The United States has 66 tax agreements in force, as reported in its response to the Peer Review questionnaire.

The United States has implemented LOB clauses in most of its agreements. It started to include anti-treaty-shopping measures in 1962,1 and since the seventies, LOB clauses (which initially targeted investment or holding companies) have appeared in agreements concluded by the United States. All of the United States’ agreements are supplemented by its anti-conduit regulations.2

The 2016 US Model Convention contains an express statement that the tax treaty should not create opportunities for non-taxation or reduced taxation through tax evasion or avoidance (including through treaty-shopping arrangements aimed at obtaining reliefs provided in this Convention for the indirect benefit of residents of third states).

The United States expects to comply with the minimum standard through a detailed LOB which is not available through the MLI. Therefore, the United States did not sign the MLI and will implement the minimum standard bilaterally.

The United States’ agreements with the following 45 jurisdictions contain an LOB and are supplemented by domestic anti-conduit rules: Australia, Austria, Bangladesh*, Barbados, Belgium, Bulgaria, Canada, China (People’s Republic of), Cyprus*, Czech Republic, Denmark, Estonia, Finland, France, Germany, Iceland, India, Indonesia, Ireland, Israel, Italy, Jamaica, Japan, Kazakhstan, Latvia, Lithuania, Luxembourg, Malta, Mexico, the Netherlands, New Zealand, Portugal, Russia, Slovak Republic, Slovenia, South Africa, Spain, Sri Lanka, Sweden, Switzerland, Thailand, Tunisia, Turkey, Ukraine, Venezuela*. Signed conventions with Hungary and Poland contain an LOB and are supplemented by domestic anti-conduit rules. The agreements with Egypt, Korea, Morocco, Norway, and Trinidad and Tobago have a limited anti-treaty shopping rule and are supplemented by domestic anti-conduit rules. The agreement with the United Kingdom contains an LOB and anti-conduit rules and is supplemented by domestic anti-conduit rules.

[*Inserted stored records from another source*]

$ cat src/logic/dft5_pkg.sv
package dft5_pkg;

	// points per radix-5 frame
	localparam int frame_len = 5;

	// wide enough for indices 0 to frame_len-1
	localparam int idx_w = 3;

	// constants are Q14, so products shift back down by 14
	localparam int tw_shift = 14;

	// product register width in the butterfly
	localparam int prod_w = 48;

	// 0.559 = (cos(2pi/5) - cos(4pi/5)) / 2
	localparam logic signed [17:0] k_c3 = 18'sd9159;

	// 1.539
	localparam logic signed [17:0] k_c4 = 18'sd25215;

	// 0.362
	localparam logic signed [17:0] k_c5 = 18'sd5931;

	// 0.951 = sin(2pi/5)
	localparam logic signed [17:0] k_c6 = 18'sd15581;

	typedef enum logic {
		EMIT_IDLE,
		EMIT_RUN
	} emit_state_e;

endpackage
**src/logic/dft5_pkg.sv**
```systemverilog
package dft5_pkg;

	// points per radix-5 frame
	localparam int frame_len = 5;

	// wide enough for indices 0 to frame_len-1
	localparam int idx_w = 3;

	// constants are Q14, so products shift back down by 14
	localparam int tw_shift = 14;

	// product register width in the butterfly
	localparam int prod_w = 48;

	// 0.559 = (cos(2pi/5) - cos(4pi/5)) / 2
	localparam logic signed [17:0] k_c3 = 18'sd9159;

	// 1.539
	localparam logic signed [17:0] k_c4 = 18'sd25215;

	// 0.362
	localparam logic signed [17:0] k_c5 = 18'sd5931;

	// 0.951 = sin(2pi/5)
	localparam logic signed [17:0] k_c6 = 18'sd15581;

	typedef enum logic {
		EMIT_IDLE,
		EMIT_RUN
	} emit_state_e;

endpackage

```
**src/logic/dft5_input_gather.sv**
```systemverilog
`timescale 1ns/1ps

module dft5_input_gather import dft5_pkg::*; #(
	parameter int data_w = 30
) (
	input  logic                     clk,
	input  logic                     rst_n,
	input  logic                     in_val,
	input  logic signed [data_w-1:0] in_real,
	input  logic signed [data_w-1:0] in_imag,
	input  logic                     last,
	output logic                     frame_val,
	output logic signed [data_w-1:0] frm_real [0:frame_len-1],
	output logic signed [data_w-1:0] frm_imag [0:frame_len-1]
);

	// earlier samples of the frame, oldest in entry 0
	// the incoming sample forms the fifth entry
	logic signed [data_w-1:0] line_real [0:frame_len-2];
	logic signed [data_w-1:0] line_imag [0:frame_len-2];

	always_ff @(posedge clk) begin
		if (!rst_n) begin
			for (int k = 0; k < frame_len - 1; k++) begin
				line_real[k] <= '0;
				line_imag[k] <= '0;
			end
		end else if (in_val) begin
			for (int k = 0; k < frame_len - 2; k++) begin
				line_real[k] <= line_real[k+1];
				line_imag[k] <= line_imag[k+1];
			end
			line_real[frame_len-2] <= in_real;
			line_imag[frame_len-2] <= in_imag;
		end
	end

	// frame is held here until the next one completes
	always_ff @(posedge clk) begin
		if (!rst_n) begin
			frame_val <= 1'b0;
			for (int k = 0; k < frame_len; k++) begin
				frm_real[k] <= '0;
				frm_imag[k] <= '0;
			end
		end else begin
			frame_val <= in_val && last;
			if (in_val && last) begin
				for (int k = 0; k < frame_len - 1; k++) begin
					frm_real[k] <= line_real[k];
					frm_imag[k] <= line_imag[k];
				end
				frm_real[frame_len-1] <= in_real;
				frm_imag[frame_len-1] <= in_imag;
			end
		end
	end

endmodule

```
--- config.mk ---
export PLATFORM = sky130hd
export DESIGN_NAME = decode_top
export DESIGN_NICKNAME = d
export VERILOG_FILES = /design/src/mips_pkg.sv /design/src/insn_decoder.sv /design/src/decode_stage.sv /design/src/reg_file.sv /design/src/decode_top.sv
export SDC_FILE = /design/constraint.sdc
export NUM_CORES = 2
export LEC_CHECK = 0
export BUFFER_PORTS_ARGS = -buffer_cell sky130_fd_sc_hd__buf_2
export CELL_PAD_IN_SITES_DETAIL_PLACEMENT = 0
export CELL_PAD_IN_SITES_GLOBAL_PLACEMENT = 1
export CORE_MARGIN = 2
export CORE_UTILIZATION = 45
export DETAILED_ROUTE_END_ITERATION = 8
export PLACE_DENSITY_LB_ADDON = 0.1
export RECOVER_POWER = 25
export SETUP_SLACK_MARGIN = 0.3
export SLEW_MARGIN = 20
export SYNTH_ARGS = -nofsm -noshare
export SYNTH_HDL_FRONTEND = slang
export SYNTH_SLANG_ARGS = --single-unit
--- constraint.sdc ---
create_clock -name clock -period 3.1 [get_ports clock]
set_input_delay 0.775 -clock clock [delete_from_list [all_inputs] [get_ports clock]]
set_output_delay 0.775 -clock clock [all_outputs]
set_load 0.01 [all_outputs]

No jurisdiction has raised any concerns about their agreements with the United States.

Notes

← 1. With respect to the United States’ agreement with Luxembourg.

← 2. See I.R.C. §7701(l), Treas. Reg. § 1.881-3, added to the Internal Revenue Code by section 13238 of the Omnibus Budget Reconciliation Act of 1993, P.L. 103-66. It allows the Internal Revenue Service to re-characterise any multiple-party financing transaction as being a transaction directly among any two or more of its parties whenever appropriate to prevent the avoidance of the United States’ tax.